While the Jovian magnetosphere is known to be dominated by the internal source of plasma and energy, it also has an influence from the solar wind. This talk mainly focusses on the solar wind response of Jupiter’s aurora and radiation belt, which is achieved by Hisaki, Juno, and ground-based telescopes. Hisaki is an EUV/UV space telescope launched in 2013. Its spectrometer EXCEED (Extreme Ultraviolet Spectroscope for Exospheric Dynamics) began continuous monitoring of Jupiter from Dec. 2013 with the dumbbell slit which is optimized to the observation of Jovian aurora and Io plasma torus (IPT) simultaneously with wide field of view. In this talk, we treat two issues, the effects on the auroral activities and dawn-dusk electric fields. Juno is a polar-orbiting mission at Jupiter with instruments designed to make in-situ and remote sensing observations of magnetospheric and auroral phenomena.

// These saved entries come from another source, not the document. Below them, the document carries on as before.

===== config.mk =====
export PLATFORM = sky130hd
export DESIGN_NAME = length_field_packet_deframer
export DESIGN_NICKNAME = d
export VERILOG_FILES = /design/src/hdl/lfpd_pkg.sv /design/src/hdl/lfpd_front.sv /design/src/hdl/lfpd_queue.sv /design/src/hdl/lfpd_back.sv /design/src/hdl/length_field_packet_deframer.sv
export SDC_FILE = /design/constraint.sdc
export NUM_CORES = 1
export LEC_CHECK = 0
export ABC_AREA = 1
export BUFFER_PORTS_ARGS = -buffer_cell sky130_fd_sc_hd__buf_2
export CAP_MARGIN = 20
export CORE_ASPECT_RATIO = 0.75
export CORE_MARGIN = 2
export CORE_UTILIZATION = 60
export DETAILED_ROUTE_END_ITERATION = 7
export PLACE_DENSITY = 0.78
export SLEW_MARGIN = 0
export SYNTH_ARGS = -nofsm -noshare
export SYNTH_HDL_FRONTEND = slang
export SYNTH_HIERARCHICAL = 1
export SYNTH_SLANG_ARGS = --single-unit

===== constraint.sdc =====
create_clock -name clock -period 21 [get_ports clock]
set_clock_uncertainty 0.1 [all_clocks]
set_input_delay 2.1 -clock clock [delete_from_list [all_inputs] [get_ports clock]]
set_output_delay 2.1 -clock clock [all_outputs]
set_load 0.01 [all_outputs]

===== src/hdl/lfpd_pkg.sv =====
// Shared types and constants for the length-field packet deframer.
package lfpd_pkg;

   localparam int WORD_W      = 32;
   localparam int QUEUE_DEPTH = 4;
   localparam int QUEUE_IDX_W = $clog2(QUEUE_DEPTH);
   localparam int QUEUE_CNT_W = $clog2(QUEUE_DEPTH + 1);

   localparam logic [WORD_W-1:0] TRAILER_ONES = 32'hFFFF_FFFF;

   typedef enum logic [2:0] {
      KIND_PAYLOAD = 3'd0,
      KIND_ACCEPT  = 3'd1,
      KIND_BAD_LEN = 3'd2,
      KIND_BAD_END = 3'd3,
      KIND_WAIT    = 3'd4
   } kind_type;

   // One classified request: an optional primary result plus an optional wait marker,
   // both carrying the same header words.
   typedef struct packed {
      logic              has_prim;
      kind_type          prim_kind;
      logic [7:0]        data;
      logic              wait_flag;
      logic [WORD_W-1:0] client_word;
      logic [WORD_W-1:0] type_word;
      logic [WORD_W-1:0] result_word;
      logic [WORD_W-1:0] length_word;
   } desc_type;

endpackage


===== src/hdl/lfpd_front.sv =====
// Front end: frame parser that classifies each byte into a result descriptor.
module lfpd_front import lfpd_pkg::*; #(
   parameter int MAX_PAYLOAD = 4096
) (
   input  logic       clock,
   input  logic       reset,
   input  logic       accept,
   input  logic [7:0] rx_byte,
   input  logic       chunk_end,
   output logic       push,
   output desc_type   desc
);

   localparam int LenW = $clog2(MAX_PAYLOAD + 1);
   localparam int CntW = (LenW > 4) ? LenW : 4;

   typedef enum logic [1:0] {
      PH_HEADER  = 2'd0,
      PH_PAYLOAD = 2'd1,
      PH_TRAILER = 2'd2
   } phase_type;

   phase_type         phase_ff, phase_in;
   logic [CntW-1:0]   cnt_ff, cnt_in;
   logic [WORD_W-1:0] client_ff, type_ff, result_ff, length_ff, trailer_ff;
   logic [WORD_W-1:0] client_in, type_in, result_in, length_in, trailer_in;
   logic [WORD_W-1:0] client_w, type_w, result_w, length_w, trailer_w;
   logic [CntW:0]     cnt_inc;
   logic              frame_end;
   logic              len_bad;

   always_comb begin
      phase_in       = phase_ff;
      cnt_inc        = {1'b0, cnt_ff} + {{CntW{1'b0}}, 1'b1};
      cnt_in         = cnt_inc[CntW-1:0];
      client_w       = client_ff;
      type_w         = type_ff;
      result_w       = result_ff;
      length_w       = length_ff;
      trailer_w      = trailer_ff;
      frame_end      = 1'b0;
      len_bad        = 1'b0;
      desc.has_prim  = 1'b0;
      desc.prim_kind = KIND_PAYLOAD;
      desc.data      = 8'd0;

      unique case (phase_ff)
         PH_PAYLOAD: begin
            desc.has_prim = 1'b1;
            desc.data     = rx_byte;
            if (cnt_inc >= {1'b0, length_ff[CntW-1:0]}) begin
               phase_in = PH_TRAILER;
               cnt_in   = '0;
            end
         end
         PH_TRAILER: begin
            trailer_w = {trailer_ff[WORD_W-9:0], rx_byte};
            if (cnt_ff[1:0] == 2'd3) begin
               desc.has_prim  = 1'b1;
               desc.prim_kind = (trailer_w == TRAILER_ONES) ? KIND_ACCEPT : KIND_BAD_END;
               frame_end      = 1'b1;
            end
         end
         default: begin
            // header, or the unused phase code which restarts as a header
            unique case (cnt_ff[3:2])
               2'd0:    client_w = {client_ff[WORD_W-9:0], rx_byte};
               2'd1:    type_w   = {type_ff[WORD_W-9:0], rx_byte};
               2'd2:    result_w = {result_ff[WORD_W-9:0], rx_byte};
               default: length_w = {length_ff[WORD_W-9:0], rx_byte};
            endcase
            phase_in = PH_HEADER;
            if (cnt_ff[3:0] == 4'd15) begin
               len_bad = length_w[WORD_W-1] || (length_w > WORD_W'(MAX_PAYLOAD));
               cnt_in  = '0;
               if (len_bad) begin
                  desc.has_prim  = 1'b1;
                  desc.prim_kind = KIND_BAD_LEN;
                  frame_end      = 1'b1;
               end else begin
                  phase_in = (length_w == '0) ? PH_TRAILER : PH_PAYLOAD;
               end
            end
         end
      endcase

      if (frame_end) begin
         phase_in   = PH_HEADER;
         cnt_in     = '0;
         client_in  = '0;
         type_in    = '0;
         result_in  = '0;
         length_in  = '0;
         trailer_in = '0;
      end else begin
         client_in  = client_w;
         type_in    = type_w;
         result_in  = result_w;
         length_in  = length_w;
         trailer_in = trailer_w;
      end

      desc.wait_flag   = chunk_end && !frame_end;
      desc.client_word = client_w;
      desc.type_word   = type_w;
      desc.result_word = result_w;
      desc.length_word = length_w;
      push             = accept && (desc.has_prim || desc.wait_flag);
   end

   always_ff @(posedge clock) begin
      if (reset) begin
         phase_ff   <= PH_HEADER;
         cnt_ff     <= '0;
         client_ff  <= '0;
         type_ff    <= '0;
         result_ff  <= '0;
         length_ff  <= '0;
         trailer_ff <= '0;
      end else if (accept) begin
         phase_ff   <= phase_in;
         cnt_ff     <= cnt_in;
         client_ff  <= client_in;
         type_ff    <= type_in;
         result_ff  <= result_in;
         length_ff  <= length_in;
         trailer_ff <= trailer_in;
      end
   end

endmodule


===== src/hdl/lfpd_queue.sv =====
// Short descriptor queue between the parser and the result sequencer.
module lfpd_queue import lfpd_pkg::*; (
   input  logic     clock,
   input  logic     reset,
   input  logic     push,
   input  desc_type push_desc,
   input  logic     pop,
   output desc_type head_desc,
   output logic     head_valid,
   output logic     full
);

   desc_type               mem [QUEUE_DEPTH];
   logic [QUEUE_IDX_W-1:0] wr_ff, rd_ff;
   logic [QUEUE_CNT_W-1:0] cnt_ff;
   logic                   do_push, do_pop;

   assign full       = (cnt_ff == QUEUE_CNT_W'(QUEUE_DEPTH));
   assign head_valid = (cnt_ff != '0);
   assign head_desc  = mem[rd_ff];
   assign do_push    = push && !full;
   assign do_pop     = pop && head_valid;

   always_ff @(posedge clock) begin
      if (do_push) begin
         mem[wr_ff] <= push_desc;
      end
   end

   always_ff @(posedge clock) begin
      if (reset) begin
         wr_ff  <= '0;
         rd_ff  <= '0;
         cnt_ff <= '0;
      end else begin
         if (do_push) begin
            wr_ff <= wr_ff + 1'b1;
         end
         if (do_pop) begin
            rd_ff <= rd_ff + 1'b1;
         end
         if (do_push && !do_pop) begin
            cnt_ff <= cnt_ff + 1'b1;
         end else if (do_pop && !do_push) begin
            cnt_ff <= cnt_ff - 1'b1;
         end
      end
   end

endmodule


===== src/hdl/lfpd_back.sv =====
// Back end: expands each descriptor into one or two results in an output register.
module lfpd_back import lfpd_pkg::*; (
   input  logic                     clock,
   input  logic                     reset,
   input  desc_type                 head_desc,
   input  logic                     head_valid,
   output logic                     pop,
   output logic                     rsp_valid,
   input  logic                     rsp_stall,
   output logic [2:0]               rsp_kind,
   output logic [7:0]               rsp_payload_byte,
   output logic signed [WORD_W-1:0] rsp_client_id,
   output logic signed [WORD_W-1:0] rsp_packet_type,
   output logic signed [WORD_W-1:0] rsp_packet_result,
   output logic signed [WORD_W-1:0] rsp_payload_length,
   output logic                     rsp_last_of_run
);

   logic              valid_ff;
   logic              second_ff, second_in;
   kind_type          kind_ff, kind_in;
   logic [7:0]        byte_ff, byte_in;
   logic [WORD_W-1:0] client_ff, type_ff, result_ff, length_ff;
   logic              last_ff, last_in;
   logic              load;

   assign load = !valid_ff || !rsp_stall;

   always_comb begin
      second_in = second_ff;
      pop       = 1'b0;
      if (head_desc.has_prim && !second_ff) begin
         kind_in = head_desc.prim_kind;
         byte_in = head_desc.data;
         last_in = !head_desc.wait_flag;
      end else begin
         kind_in = KIND_WAIT;
         byte_in = 8'd0;
         last_in = 1'b1;
      end
      if (load && head_valid) begin
         pop       = last_in;
         second_in = !last_in;
      end
   end

   always_ff @(posedge clock) begin
      if (reset) begin
         valid_ff  <= 1'b0;
         second_ff <= 1'b0;
      end else if (load) begin
         valid_ff  <= head_valid;
         second_ff <= second_in;
      end
   end

   always_ff @(posedge clock) begin
      if (load && head_valid) begin
         kind_ff   <= kind_in;
         byte_ff   <= byte_in;
         last_ff   <= last_in;
         client_ff <= head_desc.client_word;
         type_ff   <= head_desc.type_word;
         result_ff <= head_desc.result_word;
         length_ff <= head_desc.length_word;
      end
   end

   assign rsp_valid          = valid_ff;
   assign rsp_kind           = kind_ff;
   assign rsp_payload_byte   = byte_ff;
   assign rsp_client_id      = $signed(client_ff);
   assign rsp_packet_type    = $signed(type_ff);
   assign rsp_packet_result  = $signed(result_ff);
   assign rsp_payload_length = $signed(length_ff);
   assign rsp_last_of_run    = last_ff;

endmodule


===== src/hdl/length_field_packet_deframer.sv =====
// Length-field packet deframer: 16-byte header, payload bytes, 4-byte all-ones trailer.
// Throughput: one request per cycle while the queue is not full; the result side gives one
// result per cycle while rsp_stall is low, and a payload byte with a wait marker yields two.
// A result is written into the descriptor queue, then into the output register on rsp_valid.
// A 4-entry descriptor queue separates parser and result sequencer; req_stall is queue full.
// Reset (synchronous, active high) clears the parser to header collection and empties all.
module length_field_packet_deframer import lfpd_pkg::*; #(
   parameter int MAX_PAYLOAD = 4096
) (
   input  logic                     clock,
   input  logic                     reset,
   input  logic                     req_valid,
   output logic                     req_stall,
   input  logic [7:0]               req_rx_byte,
   input  logic                     req_chunk_end,
   output logic                     rsp_valid,
   input  logic                     rsp_stall,
   output logic [2:0]               rsp_kind,
   output logic [7:0]               rsp_payload_byte,
   output logic signed [WORD_W-1:0] rsp_client_id,
   output logic signed [WORD_W-1:0] rsp_packet_type,
   output logic signed [WORD_W-1:0] rsp_packet_result,
   output logic signed [WORD_W-1:0] rsp_payload_length,
   output logic                     rsp_last_of_run
);

   // front-end classification of the current request
   logic     accept;
   logic     push;
   desc_type push_desc;

   // queue head toward the sequencer
   desc_type head_desc;
   logic     head_valid;
   logic     pop;
   logic     full;

   // The parser never blocks on the result side directly; only a full queue stalls it.
   assign req_stall = full;
   assign accept    = req_valid && !full;

   lfpd_front #(
      .MAX_PAYLOAD(MAX_PAYLOAD)
   ) u_front (
      .clock     (clock),
      .reset     (reset),
      .accept    (accept),
      .rx_byte   (req_rx_byte),
      .chunk_end (req_chunk_end),
      .push      (push),
      .desc      (push_desc)
   );

   // Requests that produce no result (header or trailer bytes that end no frame and carry no chunk_end) never enter.
   lfpd_queue u_queue (
      .clock      (clock),
      .reset      (reset),
      .push       (push),
      .push_desc  (push_desc),
      .pop        (pop),
      .head_desc  (head_desc),
      .head_valid (head_valid),
      .full       (full)
   );

   // The sequencer emits the primary result first, then the wait marker if flagged.
   lfpd_back u_back (
      .clock              (clock),
      .reset              (reset),
      .head_desc          (head_desc),
      .head_valid         (head_valid),
      .pop                (pop),
      .rsp_valid          (rsp_valid),
      .rsp_stall          (rsp_stall),
      .rsp_kind           (rsp_kind),
      .rsp_payload_byte   (rsp_payload_byte),
      .rsp_client_id      (rsp_client_id),
      .rsp_packet_type    (rsp_packet_type),
      .rsp_packet_result  (rsp_packet_result),
      .rsp_payload_length (rsp_payload_length),
      .rsp_last_of_run    (rsp_last_of_run)
   );

endmodule

==> results of run 1 <==
cell type report:
type,count,area (sq um)
Clock buffer,117,2350
Clock inverter,36,435
Fill cell,4007,18700
Inverter,139,538
Multi-Input combinational cell,1812,8710
Sequential cell,882,24700
Tap cell,780,976
Timing Repair Buffer,181,1010
per-stage QoR:
step                setup slack (ns)   util
detailed placement             13.93  0.625
finish                         14.52  0.674
floorplan                      11.23      -
CTS                            14.61  0.674
global placement               14.02  0.625
global route                   14.27  0.674
layer usage:
layer,up-vias,track usage
li1,10700,-
met5,-,0
met3,146,0.0573
met1,11300,0.385
met4,2,0.0717
met2,1196,0.416
registers in the layout, indices dropped and copies added (netlist names), named ones only:
register / flops
u_back/rsp_packet_type: 32
u_front/phase_ff: 2
u_front/result_ff: 32
u_back/rsp_client_id: 32
u_queue/rd_ff: 2
u_front/length_ff: 32
u_queue/wr_ff: 2
u_back/rsp_payload_byte: 8
u_back/second_ff: 1
u_queue/mem: 564
u_queue/cnt_ff: 3
u_front/client_ff: 32
u_back/rsp_last_of_run: 1
u_back/rsp_packet_result: 32
u_front/trailer_ff: 24
u_back/rsp_valid: 1
u_front/cnt_ff: 13
u_back/rsp_kind: 3
u_front/type_ff: 32
u_back/rsp_payload_length: 32
synthesized netlist by cell type, types with 3 or more instances:
| master | count | area share |
|---|---|---|
| mux2_2 | 52 | 0.017 |
| nor2_2 | 5 | 0.00090 |
| ha_1 | 22 | 0.0079 |
| buf_6 | 17 | 0.0055 |
| nand3_1 | 77 | 0.011 |
| buf_1 | 6 | 0.00065 |
| nand2_1 | 563 | 0.061 |
| clkbuf_1 | 78 | 0.0084 |
| edfxtp_1 | 704 | 0.61 |
| o22ai_1 | 141 | 0.025 |
| inv_2 | 3 | 0.00032 |
| xor2_1 | 6 | 0.0015 |
| o21ai_1 | 7 | 0.0010 |
| dfxtp_1 | 178 | 0.10 |
| nand4_1 | 9 | 0.0016 |
| nand2_2 | 3 | 0.00054 |
| buf_4 | 19 | 0.0041 |
| xnor2_1 | 4 | 0.0010 |
| buf_2 | 55 | 0.0079 |
| inv_1 | 135 | 0.015 |
| o21ai_0 | 354 | 0.051 |
| nor2_1 | 378 | 0.041 |
| a21oi_1 | 174 | 0.025 |
| clkbuf_2 | 12 | 0.0017 |
power groups by stage:
stage	registers (W)	logic, W	clock network, W
finish	0.00234	0.00109	0.00152
CTS	0.00234	0.00109	0.00154
detailed placement	0.00238	0.00108	0
global placement	0.00237	0.00104	0
global route	0.00236	0.00119	0.00161
floorplan	0.00245	0.000633	0
worst max-delay path: cells and delay by family:
kind	cells	cell delay, ns
AND/OR/NAND/NOR	13	2.17
AO/OA/AOI/OAI	1	0.09
buffers and inverters	5	2.18
worst min path at each step:
stage	startpoint	end	slack [ns]
after global routing	u_front/trailer_ff[19]	u_front/trailer_ff[19]	0.38
after global placement	u_front/client_ff[30]	u_front/client_ff[30]	0.35
after floorplan	u_front/client_ff[24]	u_front/client_ff[24]	0.34
final	u_front/client_ff[27]	u_front/client_ff[27]	0.37
after detailed placement	u_front/result_ff[29]	u_front/result_ff[29]	0.36
after CTS	u_front/trailer_ff[19]	u_front/trailer_ff[19]	0.37
cells by family after synthesis:
group / synth area share
DFF: 0.708
muxes: 0.0168
AOI/OAI and AO/OA: 0.103
adders and majority gates: 0.00846
and+or+nand+nor: 0.118
other: 0.000107
buffers and inverters: 0.0432
xor gates and xnor gates: 0.00251
==> run_results.csv, run 1 <==
group,metric,value,unit
grt,grt_first_pass_wirelength,123000,um
power_and_ir_drop,comb_power_share,0.220,
yosys,synth_seq_area_share,0.708,
clock_tree,numCtsBuffers,82,
die,die_height,213,um
clock_tree,postCtsHoldBufs,0,
cells_and_area,stdcell_area,38700,sq um
grt,antenna_found_initial,3,
sta,relSlewSlack,0.167,
placed_design,dpl.hpwl,45800,um
yosys,syn-num-nets,3056,
placed_design,dp_cells,3792,
critical_path,worst_r2r_path_depth,19,
sta,period_share,0.308,
status,outcome,"complete, no violations",
clock_tree,clk_root_buffer_cell,"clkbuf_16",
power_and_ir_drop,max-vdd-ir-drop,0.194,mV
sta,rsz0062_at_grt,"false",
critical_path,worstPathArrival,6.62,ns
routing,vias_per_cell,5.91,
sta,final.min_clock_period,6.48,ns
grt,grt_util_all_layers,0.267,
cells_and_area,final_cells,3947,
die,initial_core_util,0.607,
cells_and_area,most-common-layout-cells,"704 x edfxtp_1, 562 x nand2_1, 374 x nor2_1",
critical_path,cp_slowest_cell,"buf_4",
yosys,ys.flop_type,"edfxtp_1",
die,die_x,282,um
critical_path,start_kind,"input port",
clock_tree,postCtsSetupBuffers,0,
yosys,async_flop_share,0,
critical_path,rrSetupSlack,14.66,ns
grt,grt_pass1_vias,21900,
clock_tree,cts_tree,"done",
placed_design,placed_area,35900,sq um
sta,maxSlewViolCount,0,
critical_path,endpoint_kind,"flop",
critical_path,path_max_fanout,66,
routing,firstDrtPassIters,6,
cells_and_area,diodes,0,
cells_and_area,drive_gt1_frac,0.121,
power_and_ir_drop,switching_share,0.310,
sta,hold_violations,0,
yosys,synth_area_per_cell,11.6,sq um
critical_path,critPathCapture,"u_queue/mem[0][80]",
die,rows,76,
critical_path,path_class,"in2reg",
critical_path,path_cells,"buf_2 > inv_1 > nand3_1 > nand2_1 > nand2_1 > nor2_1 > nand2_1 > nor2_1 > nand2_1 > nand3_4 > nand2_4 > a21oi_1 > nand2_1 > nand2_1 > inv_1 > nand2_1 > nor2_4 > buf_4 > buf_4",
yosys,yosys_warnings,6,
sta,worstMarginPinSlew,1.25,ns
critical_path,r2r_start,"u_front/cnt_ff[2]",
power_and_ir_drop,clkPwrFrac,0.308,
clock_tree,clk_latency,0.63,ns
die,dieArea,60100,sq um
routing,wl_per_cell,20.5,um
flow_run,maxCapViolations,0,
clock_tree,htreeDepth,3,
clock_tree,clk_pin_slew_worst_paths,0.06,ns
critical_path,cp_slowest_stage_delay,0.98,ns
routing,drt_iter0_drc,2806,
cells_and_area,nNetsFinal,3134,
critical_path,cp_data_required_time,21.15,ns
routing,wl_met3,8170,um
routing,drtAntennaViolNets,0,
sta,fin_tns_setup,0,ns
die,io_pins,155,
routing,routed.top_layer,"met5",
critical_path,cpMostUsedCell,"nand2_1",
power_and_ir_drop,switchingPower,0.00153,W
routing,totalWireLength,81100,um
critical_path,r2r-end,"u_queue/mem[0][80]",
cells_and_area,syn2layout_area_growth,11.0,%
placed_design,portBuffers,154,
clock_tree,clock_path_buffers,3,
clock_tree,cts_resized,0,
clock_tree,clock_sinks,882,
yosys,synth.distinct_cells,37,
hold_path,hold_class,"reg2reg",
power_and_ir_drop,internal-power,0.00342,W
grt,overflow,0,
power_and_ir_drop,total_power,0.00495,W
routing,drc,0,
die,core_area,57400,sq um
routing,vias,23300,
power_and_ir_drop,power_frac_seq,0.472,
grt,grt_max_degree,200,
sta,setup_viol,0,
sta,whs,0.370,ns
routing,wl_met2,37600,um
power_and_ir_drop,power.density,128,nW/um^2
cells_and_area,final_common_cell,"edfxtp_1",
critical_path,crit_start,"req_rx_byte[0]",
yosys,ys_ff_latch,882,
yosys,synth_cells,3020,
sta,fmax,0.154,GHz
power_and_ir_drop,power.leakage,13.9,nW
hold_path,worstHoldPathCells,2,
yosys,syn-cell-area,34900,sq um
yosys,synth_edf_count,704,
routing,drt-met1-wl,33500,um
placed_design,gp_congestion,0.895,
Note: power is estimated with default switching activity, not from simulation.
==> run 2: changes to the inputs <==
--- a/config.mk
+++ b/config.mk
@@ -10,9 +10,9 @@
 export CAP_MARGIN = 20
 export CORE_ASPECT_RATIO = 0.75
 export CORE_MARGIN = 2
-export CORE_UTILIZATION = 60
+export CORE_UTILIZATION = 55
 export DETAILED_ROUTE_END_ITERATION = 7
-export PLACE_DENSITY = 0.78
+export PLACE_DENSITY = 0.75
 export SLEW_MARGIN = 0
 export SYNTH_ARGS = -nofsm -noshare
 export SYNTH_HDL_FRONTEND = slang
==> constraint.sdc (replaced) <==
create_clock -name clock -period 5.3 [get_ports clock]
set_clock_uncertainty 0.1 [all_clocks]
set_input_delay 0.53 -clock clock [delete_from_list [all_inputs] [get_ports clock]]
set_output_delay 0.53 -clock clock [all_outputs]
set_load 0.01 [all_outputs]
==> run 2 against run 1 <==
Sequential cell count stayed put. Global-route usage is 2.6 points lower. Die area is 8.9% higher. Setup slack worse by 14 ns. Sequential share of layout area is 0.45 points lower. Critical endpoint is now u_queue/cnt_ff[1]. Largest cell class unchanged. Critical path type is now reg2reg. Clock power grew to 3.9 times the previous value.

We made a statistical analysis of the total power variation of Jovian UV aurora obtained from Hisaki. We compared the total UV auroral power in 90-148 nm with the solar wind model. Previous observations such as those by the Hubble Space Telescope showed that the UV aurora and solar wind dynamic pressure had, at times, a positive correlation. We found from the data obtained in 2014-2015 that the auroral total power showed a positive correlation to the duration of a quiescent interval of the solar wind before the enhancements of the dynamic pressure. It is larger than the correlation to the amplitude of dynamic pressure enhancement. A similar trend was identified again in 2016 when Hisaki observed Jupiter with Juno in the upstream solar wind. During this period, the total intensity of IR H₃⁺ aurora obtained by IRTF (Infrared Telescope Facility) CSHELL was also enhanced, which indicated the enhancement of heating and H₃⁺ production in the thermosphere by the electron precipitations. One possible scenario to explain these results is that the magnetospheric plasma content controls the aurora response to the solar wind variation. Long quiescent interval would mean that the magnetospheric plasma supplied from Io is more accumulated in the magnetosphere. The solar wind compression of the magnetosphere shifts the plasma inward and increases the plasma temperature and density by adiabatic heating, which leads to an enhancement of the auroral field-aligned current density. We examined the solar wind control of Jovian UV aurora based on the global magnetohydrodynamic simulations for the different cases of the dynamic pressure and the quiescent interval of the solar wind. Although the field-aligned current based on the method proposed by Hasegawa and Sato [1979] can increase with a rise of the dynamic pressure, our model could not find the dependence with the quiescent period.

Continuous Hisaki observations also revealed that the dawn-dusk asymmetry of IPT changes in days to weeks, which suggests that the dawn-dusk electric field also varies within the timescale of days to weeks. If this global electric field affects inside the magnetosphere, the brightness distribution of Jovian Synchrotron Radiation (JSR) can also change. The coordinated observations of Hisaki and Giant Metrewave Radio Telescope showed that the observation in 2014 had little correlation with IPT while the observation in 2016 showed a correlation. The effect of the dawn-dusk electric field on the spatial variation of the radiation belt is still unclear, and further observation would be needed. The variation of the dawn-dusk electric field could also affect to the radial diffusion of the energetic electrons. It is well known that the total flux density of JSR varies by 20-30 % with a time scale of several years, which is well correlated to the solar wind dynamic pressure with a lag time of two years, however, the reason still remains unclear. Our numerical calculation showed that two years lag time can be explained by the radial diffusion driven by the dawn-dusk electric field.